%%

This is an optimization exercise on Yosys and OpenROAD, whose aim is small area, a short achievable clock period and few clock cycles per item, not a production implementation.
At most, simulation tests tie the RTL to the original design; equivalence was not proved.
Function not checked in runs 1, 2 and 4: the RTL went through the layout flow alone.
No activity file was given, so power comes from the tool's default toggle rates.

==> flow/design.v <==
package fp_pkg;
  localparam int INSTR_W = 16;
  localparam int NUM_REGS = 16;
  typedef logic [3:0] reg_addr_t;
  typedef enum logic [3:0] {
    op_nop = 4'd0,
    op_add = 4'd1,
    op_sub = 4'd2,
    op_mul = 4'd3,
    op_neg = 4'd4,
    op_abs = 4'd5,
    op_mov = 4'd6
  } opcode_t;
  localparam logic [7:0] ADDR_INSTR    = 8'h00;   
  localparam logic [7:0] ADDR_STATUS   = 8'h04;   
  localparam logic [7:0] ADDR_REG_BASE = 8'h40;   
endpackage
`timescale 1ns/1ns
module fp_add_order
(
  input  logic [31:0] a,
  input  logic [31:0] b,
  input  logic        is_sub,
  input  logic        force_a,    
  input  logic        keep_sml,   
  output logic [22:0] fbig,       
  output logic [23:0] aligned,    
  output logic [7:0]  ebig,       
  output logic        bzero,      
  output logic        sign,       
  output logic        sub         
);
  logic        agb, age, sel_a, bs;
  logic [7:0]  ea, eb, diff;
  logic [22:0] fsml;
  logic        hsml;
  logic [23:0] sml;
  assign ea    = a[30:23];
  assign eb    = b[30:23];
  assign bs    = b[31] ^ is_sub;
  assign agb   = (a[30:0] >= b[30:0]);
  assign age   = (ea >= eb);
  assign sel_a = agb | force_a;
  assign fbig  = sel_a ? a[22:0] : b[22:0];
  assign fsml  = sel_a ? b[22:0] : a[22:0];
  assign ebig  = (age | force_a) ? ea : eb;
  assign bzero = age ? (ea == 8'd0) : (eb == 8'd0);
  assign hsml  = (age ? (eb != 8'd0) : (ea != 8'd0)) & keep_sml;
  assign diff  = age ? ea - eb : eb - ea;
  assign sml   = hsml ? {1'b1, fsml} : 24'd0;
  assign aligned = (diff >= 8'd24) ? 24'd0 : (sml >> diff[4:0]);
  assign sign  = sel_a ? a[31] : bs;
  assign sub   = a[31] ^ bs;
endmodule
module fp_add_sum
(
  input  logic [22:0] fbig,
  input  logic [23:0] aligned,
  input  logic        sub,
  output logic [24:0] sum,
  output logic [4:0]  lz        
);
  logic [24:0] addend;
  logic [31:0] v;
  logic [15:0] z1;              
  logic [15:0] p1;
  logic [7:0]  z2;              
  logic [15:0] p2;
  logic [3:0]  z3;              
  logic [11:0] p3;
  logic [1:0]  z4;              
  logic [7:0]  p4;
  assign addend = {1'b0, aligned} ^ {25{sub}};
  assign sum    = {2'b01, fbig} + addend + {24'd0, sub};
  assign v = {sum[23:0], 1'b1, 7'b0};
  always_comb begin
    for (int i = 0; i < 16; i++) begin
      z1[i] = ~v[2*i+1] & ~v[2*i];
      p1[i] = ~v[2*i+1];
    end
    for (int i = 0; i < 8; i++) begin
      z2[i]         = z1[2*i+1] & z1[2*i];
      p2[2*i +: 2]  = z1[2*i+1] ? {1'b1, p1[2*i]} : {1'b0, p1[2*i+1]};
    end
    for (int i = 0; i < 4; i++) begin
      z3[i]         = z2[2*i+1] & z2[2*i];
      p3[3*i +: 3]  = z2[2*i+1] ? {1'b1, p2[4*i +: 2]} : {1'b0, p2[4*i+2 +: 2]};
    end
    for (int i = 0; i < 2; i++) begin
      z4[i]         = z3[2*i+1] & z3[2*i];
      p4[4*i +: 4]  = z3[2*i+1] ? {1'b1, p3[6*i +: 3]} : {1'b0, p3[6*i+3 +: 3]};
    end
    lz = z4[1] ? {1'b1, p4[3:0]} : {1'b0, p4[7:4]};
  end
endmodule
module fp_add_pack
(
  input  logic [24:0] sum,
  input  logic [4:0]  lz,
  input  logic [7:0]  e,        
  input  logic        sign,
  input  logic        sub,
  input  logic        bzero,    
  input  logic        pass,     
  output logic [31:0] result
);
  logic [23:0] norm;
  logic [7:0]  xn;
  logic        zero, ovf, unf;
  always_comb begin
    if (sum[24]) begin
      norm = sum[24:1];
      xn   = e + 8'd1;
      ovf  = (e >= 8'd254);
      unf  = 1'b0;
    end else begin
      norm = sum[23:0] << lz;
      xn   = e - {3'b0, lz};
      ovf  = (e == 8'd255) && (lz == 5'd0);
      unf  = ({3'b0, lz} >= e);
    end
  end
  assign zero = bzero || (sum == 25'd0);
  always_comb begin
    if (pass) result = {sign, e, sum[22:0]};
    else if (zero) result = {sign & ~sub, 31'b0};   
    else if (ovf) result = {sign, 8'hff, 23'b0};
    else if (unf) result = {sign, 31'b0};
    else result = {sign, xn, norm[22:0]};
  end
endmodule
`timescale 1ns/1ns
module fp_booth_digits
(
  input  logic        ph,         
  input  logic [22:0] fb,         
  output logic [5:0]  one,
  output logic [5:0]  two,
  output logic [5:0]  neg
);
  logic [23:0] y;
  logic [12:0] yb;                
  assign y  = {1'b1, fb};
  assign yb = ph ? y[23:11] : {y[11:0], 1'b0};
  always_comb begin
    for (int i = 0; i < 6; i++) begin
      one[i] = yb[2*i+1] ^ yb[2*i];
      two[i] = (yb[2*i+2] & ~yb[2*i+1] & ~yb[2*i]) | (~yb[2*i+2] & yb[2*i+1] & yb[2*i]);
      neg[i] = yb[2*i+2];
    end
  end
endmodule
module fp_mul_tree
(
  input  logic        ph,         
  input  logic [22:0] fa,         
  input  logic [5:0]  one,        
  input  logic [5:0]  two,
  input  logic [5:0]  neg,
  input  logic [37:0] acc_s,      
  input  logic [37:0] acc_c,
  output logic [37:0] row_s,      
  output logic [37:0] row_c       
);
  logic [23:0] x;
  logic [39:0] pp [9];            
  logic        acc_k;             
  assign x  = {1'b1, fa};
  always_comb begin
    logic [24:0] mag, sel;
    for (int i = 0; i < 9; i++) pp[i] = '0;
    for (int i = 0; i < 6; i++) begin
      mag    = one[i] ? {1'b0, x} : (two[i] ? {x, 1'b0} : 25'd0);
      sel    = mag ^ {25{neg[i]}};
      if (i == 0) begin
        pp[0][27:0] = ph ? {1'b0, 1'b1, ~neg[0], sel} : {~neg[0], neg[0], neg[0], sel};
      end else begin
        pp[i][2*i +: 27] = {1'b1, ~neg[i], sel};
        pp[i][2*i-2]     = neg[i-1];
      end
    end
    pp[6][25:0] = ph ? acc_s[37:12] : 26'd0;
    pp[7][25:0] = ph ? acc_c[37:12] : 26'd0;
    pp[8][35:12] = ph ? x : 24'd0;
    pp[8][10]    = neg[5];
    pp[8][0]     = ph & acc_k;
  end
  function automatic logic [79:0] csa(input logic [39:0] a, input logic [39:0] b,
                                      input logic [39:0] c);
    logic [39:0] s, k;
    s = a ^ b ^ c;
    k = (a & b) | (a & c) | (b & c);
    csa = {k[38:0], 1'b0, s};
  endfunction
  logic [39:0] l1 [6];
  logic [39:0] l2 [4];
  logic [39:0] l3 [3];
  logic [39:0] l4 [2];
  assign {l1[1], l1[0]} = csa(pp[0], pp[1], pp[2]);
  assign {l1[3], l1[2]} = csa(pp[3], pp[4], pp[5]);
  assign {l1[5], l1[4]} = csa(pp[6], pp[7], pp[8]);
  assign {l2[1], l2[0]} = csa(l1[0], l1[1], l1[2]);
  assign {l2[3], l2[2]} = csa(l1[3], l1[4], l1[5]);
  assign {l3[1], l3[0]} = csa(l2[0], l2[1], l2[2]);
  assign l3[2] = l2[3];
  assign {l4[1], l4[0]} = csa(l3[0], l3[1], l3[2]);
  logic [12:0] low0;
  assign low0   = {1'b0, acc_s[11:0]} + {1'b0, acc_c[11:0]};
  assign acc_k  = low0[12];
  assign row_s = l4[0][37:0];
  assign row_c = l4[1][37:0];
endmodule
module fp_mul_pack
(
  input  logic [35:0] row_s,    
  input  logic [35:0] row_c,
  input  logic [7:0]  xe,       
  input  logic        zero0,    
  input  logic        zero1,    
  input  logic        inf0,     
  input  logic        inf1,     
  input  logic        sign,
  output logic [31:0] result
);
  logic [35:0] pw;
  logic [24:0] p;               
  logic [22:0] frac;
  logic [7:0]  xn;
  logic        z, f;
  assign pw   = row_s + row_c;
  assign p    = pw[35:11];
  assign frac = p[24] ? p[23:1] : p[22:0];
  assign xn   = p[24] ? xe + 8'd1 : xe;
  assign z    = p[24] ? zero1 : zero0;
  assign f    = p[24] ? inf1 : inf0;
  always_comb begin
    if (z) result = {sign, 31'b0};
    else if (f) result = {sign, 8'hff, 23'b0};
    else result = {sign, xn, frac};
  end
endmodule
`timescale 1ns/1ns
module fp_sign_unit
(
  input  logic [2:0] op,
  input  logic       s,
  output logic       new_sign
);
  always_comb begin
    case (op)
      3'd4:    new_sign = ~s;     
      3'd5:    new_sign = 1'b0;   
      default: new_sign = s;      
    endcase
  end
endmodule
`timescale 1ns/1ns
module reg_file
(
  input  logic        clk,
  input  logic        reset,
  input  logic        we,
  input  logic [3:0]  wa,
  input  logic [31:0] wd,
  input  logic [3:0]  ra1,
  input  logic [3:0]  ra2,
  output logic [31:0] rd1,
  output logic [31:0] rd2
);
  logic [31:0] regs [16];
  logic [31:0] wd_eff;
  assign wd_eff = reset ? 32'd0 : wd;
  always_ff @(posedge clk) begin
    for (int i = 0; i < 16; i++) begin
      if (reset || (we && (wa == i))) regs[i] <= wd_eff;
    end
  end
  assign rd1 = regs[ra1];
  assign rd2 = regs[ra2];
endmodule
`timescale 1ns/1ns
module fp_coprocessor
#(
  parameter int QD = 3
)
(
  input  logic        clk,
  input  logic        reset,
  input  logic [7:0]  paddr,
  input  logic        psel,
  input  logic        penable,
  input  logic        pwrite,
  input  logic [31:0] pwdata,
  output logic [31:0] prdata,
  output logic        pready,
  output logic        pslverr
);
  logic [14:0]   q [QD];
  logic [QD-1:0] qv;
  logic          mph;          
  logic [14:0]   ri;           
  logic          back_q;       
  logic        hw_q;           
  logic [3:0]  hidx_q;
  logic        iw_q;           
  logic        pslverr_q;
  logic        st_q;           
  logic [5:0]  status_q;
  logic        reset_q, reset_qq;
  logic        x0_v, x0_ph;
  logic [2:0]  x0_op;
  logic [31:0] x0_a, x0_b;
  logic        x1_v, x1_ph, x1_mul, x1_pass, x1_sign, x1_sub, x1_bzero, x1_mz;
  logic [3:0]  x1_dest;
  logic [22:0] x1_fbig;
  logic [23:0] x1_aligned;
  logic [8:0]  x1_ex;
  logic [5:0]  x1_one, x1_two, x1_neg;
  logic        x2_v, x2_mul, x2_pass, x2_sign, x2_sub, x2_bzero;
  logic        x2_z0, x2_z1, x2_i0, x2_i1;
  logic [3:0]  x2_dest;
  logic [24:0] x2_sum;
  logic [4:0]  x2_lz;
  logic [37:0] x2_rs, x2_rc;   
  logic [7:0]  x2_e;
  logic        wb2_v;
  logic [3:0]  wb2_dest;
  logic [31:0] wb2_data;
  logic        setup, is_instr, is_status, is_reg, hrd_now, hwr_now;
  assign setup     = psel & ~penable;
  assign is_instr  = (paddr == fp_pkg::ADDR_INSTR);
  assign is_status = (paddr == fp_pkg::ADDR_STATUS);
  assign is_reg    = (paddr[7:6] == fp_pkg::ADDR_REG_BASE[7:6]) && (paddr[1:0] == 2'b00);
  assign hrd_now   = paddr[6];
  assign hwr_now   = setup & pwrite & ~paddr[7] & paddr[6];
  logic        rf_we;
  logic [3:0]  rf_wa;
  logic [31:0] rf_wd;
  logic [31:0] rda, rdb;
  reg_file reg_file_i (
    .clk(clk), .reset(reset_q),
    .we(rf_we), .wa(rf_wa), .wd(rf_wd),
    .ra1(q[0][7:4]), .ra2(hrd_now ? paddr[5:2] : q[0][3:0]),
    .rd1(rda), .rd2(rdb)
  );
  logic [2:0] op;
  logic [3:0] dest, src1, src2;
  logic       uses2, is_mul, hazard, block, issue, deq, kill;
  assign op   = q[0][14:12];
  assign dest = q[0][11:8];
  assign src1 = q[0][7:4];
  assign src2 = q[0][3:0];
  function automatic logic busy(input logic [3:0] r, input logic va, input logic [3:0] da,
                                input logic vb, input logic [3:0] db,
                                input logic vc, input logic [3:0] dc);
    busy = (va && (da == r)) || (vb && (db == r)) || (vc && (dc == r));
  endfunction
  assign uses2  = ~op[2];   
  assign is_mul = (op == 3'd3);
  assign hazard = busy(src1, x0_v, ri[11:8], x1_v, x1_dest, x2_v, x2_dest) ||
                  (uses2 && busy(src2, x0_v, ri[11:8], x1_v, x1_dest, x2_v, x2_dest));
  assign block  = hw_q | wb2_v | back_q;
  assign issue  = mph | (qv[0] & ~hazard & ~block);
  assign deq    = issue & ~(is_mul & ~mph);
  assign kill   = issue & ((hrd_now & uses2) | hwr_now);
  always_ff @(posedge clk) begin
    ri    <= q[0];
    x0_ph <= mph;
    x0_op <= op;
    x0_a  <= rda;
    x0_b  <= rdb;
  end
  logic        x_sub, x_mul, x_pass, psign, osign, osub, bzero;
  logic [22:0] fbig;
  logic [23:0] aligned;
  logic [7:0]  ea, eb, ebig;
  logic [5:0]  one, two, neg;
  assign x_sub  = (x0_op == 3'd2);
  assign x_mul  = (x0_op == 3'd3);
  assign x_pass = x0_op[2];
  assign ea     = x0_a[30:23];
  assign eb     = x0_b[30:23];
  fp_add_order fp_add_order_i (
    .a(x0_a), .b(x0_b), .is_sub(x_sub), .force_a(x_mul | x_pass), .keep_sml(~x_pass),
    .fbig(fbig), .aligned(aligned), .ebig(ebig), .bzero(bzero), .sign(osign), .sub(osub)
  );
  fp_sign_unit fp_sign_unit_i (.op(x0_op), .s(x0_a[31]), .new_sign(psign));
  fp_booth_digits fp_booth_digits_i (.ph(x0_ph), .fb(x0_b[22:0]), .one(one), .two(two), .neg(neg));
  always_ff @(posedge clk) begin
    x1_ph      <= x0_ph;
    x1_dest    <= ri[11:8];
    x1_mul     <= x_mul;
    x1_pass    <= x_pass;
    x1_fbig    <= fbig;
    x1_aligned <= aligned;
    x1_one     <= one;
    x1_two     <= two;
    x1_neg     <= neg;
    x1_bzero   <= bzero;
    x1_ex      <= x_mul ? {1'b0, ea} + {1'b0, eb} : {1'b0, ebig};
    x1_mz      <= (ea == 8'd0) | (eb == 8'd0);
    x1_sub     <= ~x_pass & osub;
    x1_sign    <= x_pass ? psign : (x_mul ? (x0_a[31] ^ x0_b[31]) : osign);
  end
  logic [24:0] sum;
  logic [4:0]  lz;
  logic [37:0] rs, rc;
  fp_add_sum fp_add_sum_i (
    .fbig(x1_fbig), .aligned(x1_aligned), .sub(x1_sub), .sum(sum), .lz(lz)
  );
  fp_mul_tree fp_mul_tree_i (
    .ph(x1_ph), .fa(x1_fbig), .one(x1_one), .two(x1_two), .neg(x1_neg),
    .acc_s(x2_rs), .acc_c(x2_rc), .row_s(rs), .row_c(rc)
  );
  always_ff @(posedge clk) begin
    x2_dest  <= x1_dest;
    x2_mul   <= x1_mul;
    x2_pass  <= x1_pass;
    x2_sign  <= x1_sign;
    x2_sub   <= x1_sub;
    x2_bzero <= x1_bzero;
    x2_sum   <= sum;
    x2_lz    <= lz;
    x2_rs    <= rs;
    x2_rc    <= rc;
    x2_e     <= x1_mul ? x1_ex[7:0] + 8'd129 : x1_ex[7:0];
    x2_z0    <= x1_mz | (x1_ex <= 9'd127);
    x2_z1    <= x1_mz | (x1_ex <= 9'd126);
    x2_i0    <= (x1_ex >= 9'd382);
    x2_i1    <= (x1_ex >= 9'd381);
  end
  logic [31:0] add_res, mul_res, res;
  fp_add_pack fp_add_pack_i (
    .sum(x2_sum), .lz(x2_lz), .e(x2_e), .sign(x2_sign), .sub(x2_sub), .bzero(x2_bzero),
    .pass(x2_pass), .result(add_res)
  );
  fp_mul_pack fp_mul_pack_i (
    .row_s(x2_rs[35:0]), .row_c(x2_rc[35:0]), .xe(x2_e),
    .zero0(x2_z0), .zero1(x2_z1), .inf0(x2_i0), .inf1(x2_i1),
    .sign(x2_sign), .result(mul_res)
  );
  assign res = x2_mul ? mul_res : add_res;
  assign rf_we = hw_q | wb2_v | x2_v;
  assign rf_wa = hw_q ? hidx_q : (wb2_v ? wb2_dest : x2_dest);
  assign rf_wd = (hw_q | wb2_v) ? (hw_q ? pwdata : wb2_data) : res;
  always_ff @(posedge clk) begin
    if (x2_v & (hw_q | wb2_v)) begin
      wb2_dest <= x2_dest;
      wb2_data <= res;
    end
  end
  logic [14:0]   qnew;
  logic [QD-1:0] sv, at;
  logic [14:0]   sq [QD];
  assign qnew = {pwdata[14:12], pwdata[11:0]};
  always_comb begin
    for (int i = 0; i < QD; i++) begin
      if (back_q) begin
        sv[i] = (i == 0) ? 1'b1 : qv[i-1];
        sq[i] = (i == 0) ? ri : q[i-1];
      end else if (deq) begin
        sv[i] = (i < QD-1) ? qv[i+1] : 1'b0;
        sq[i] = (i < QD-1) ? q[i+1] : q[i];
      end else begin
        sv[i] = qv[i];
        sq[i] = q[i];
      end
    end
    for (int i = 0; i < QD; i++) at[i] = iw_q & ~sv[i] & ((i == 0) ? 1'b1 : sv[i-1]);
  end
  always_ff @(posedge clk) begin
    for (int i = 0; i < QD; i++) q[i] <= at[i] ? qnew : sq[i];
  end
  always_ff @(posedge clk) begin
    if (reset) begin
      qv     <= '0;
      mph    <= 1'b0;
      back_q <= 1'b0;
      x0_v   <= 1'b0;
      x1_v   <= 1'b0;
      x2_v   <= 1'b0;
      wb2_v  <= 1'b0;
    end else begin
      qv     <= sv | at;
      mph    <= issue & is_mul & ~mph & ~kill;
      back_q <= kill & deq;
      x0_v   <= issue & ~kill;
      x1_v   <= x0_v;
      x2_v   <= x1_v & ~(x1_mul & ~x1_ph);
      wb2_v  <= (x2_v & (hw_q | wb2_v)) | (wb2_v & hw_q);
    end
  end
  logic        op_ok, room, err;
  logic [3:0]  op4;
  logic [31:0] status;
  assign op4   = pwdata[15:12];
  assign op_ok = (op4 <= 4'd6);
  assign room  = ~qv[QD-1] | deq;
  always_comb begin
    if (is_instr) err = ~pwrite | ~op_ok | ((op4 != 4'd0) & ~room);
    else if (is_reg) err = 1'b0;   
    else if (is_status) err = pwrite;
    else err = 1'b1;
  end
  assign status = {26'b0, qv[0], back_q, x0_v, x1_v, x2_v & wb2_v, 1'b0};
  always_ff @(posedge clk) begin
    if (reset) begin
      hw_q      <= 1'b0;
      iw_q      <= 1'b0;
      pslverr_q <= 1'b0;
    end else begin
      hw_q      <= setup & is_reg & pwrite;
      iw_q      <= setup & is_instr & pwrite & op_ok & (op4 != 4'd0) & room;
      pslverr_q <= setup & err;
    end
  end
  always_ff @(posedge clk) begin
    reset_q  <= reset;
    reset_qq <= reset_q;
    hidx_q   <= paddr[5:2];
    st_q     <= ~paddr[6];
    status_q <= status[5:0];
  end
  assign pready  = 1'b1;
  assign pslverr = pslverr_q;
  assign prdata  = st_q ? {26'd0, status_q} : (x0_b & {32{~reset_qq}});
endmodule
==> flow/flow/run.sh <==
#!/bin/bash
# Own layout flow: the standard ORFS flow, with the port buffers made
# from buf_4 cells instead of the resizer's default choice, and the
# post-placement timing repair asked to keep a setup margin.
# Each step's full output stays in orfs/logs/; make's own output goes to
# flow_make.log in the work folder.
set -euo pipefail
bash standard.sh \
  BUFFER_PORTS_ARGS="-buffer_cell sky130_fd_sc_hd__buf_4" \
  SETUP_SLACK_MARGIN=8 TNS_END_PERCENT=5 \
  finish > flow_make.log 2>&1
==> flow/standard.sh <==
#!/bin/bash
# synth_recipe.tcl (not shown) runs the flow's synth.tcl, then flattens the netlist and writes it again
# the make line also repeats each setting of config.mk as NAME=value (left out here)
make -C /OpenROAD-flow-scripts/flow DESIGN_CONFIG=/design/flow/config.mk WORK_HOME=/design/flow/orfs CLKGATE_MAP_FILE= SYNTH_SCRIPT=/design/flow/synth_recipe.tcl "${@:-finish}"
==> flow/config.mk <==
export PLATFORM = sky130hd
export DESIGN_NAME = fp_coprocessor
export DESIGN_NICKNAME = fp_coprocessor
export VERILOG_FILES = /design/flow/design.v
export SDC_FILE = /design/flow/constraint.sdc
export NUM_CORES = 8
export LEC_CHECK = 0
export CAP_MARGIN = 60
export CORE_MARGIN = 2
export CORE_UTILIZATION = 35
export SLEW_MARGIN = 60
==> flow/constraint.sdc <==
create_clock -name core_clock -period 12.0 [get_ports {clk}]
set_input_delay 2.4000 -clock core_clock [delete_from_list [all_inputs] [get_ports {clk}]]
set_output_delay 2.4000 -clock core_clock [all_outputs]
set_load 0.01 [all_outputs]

%%

Among the records, find every line holding the word "runs" and copy it.

Function not checked in runs 1, 2 and 4: the RTL went through the layout flow alone.
# synth_recipe.tcl (not shown) runs the flow's synth.tcl, then flattens the netlist and writes it again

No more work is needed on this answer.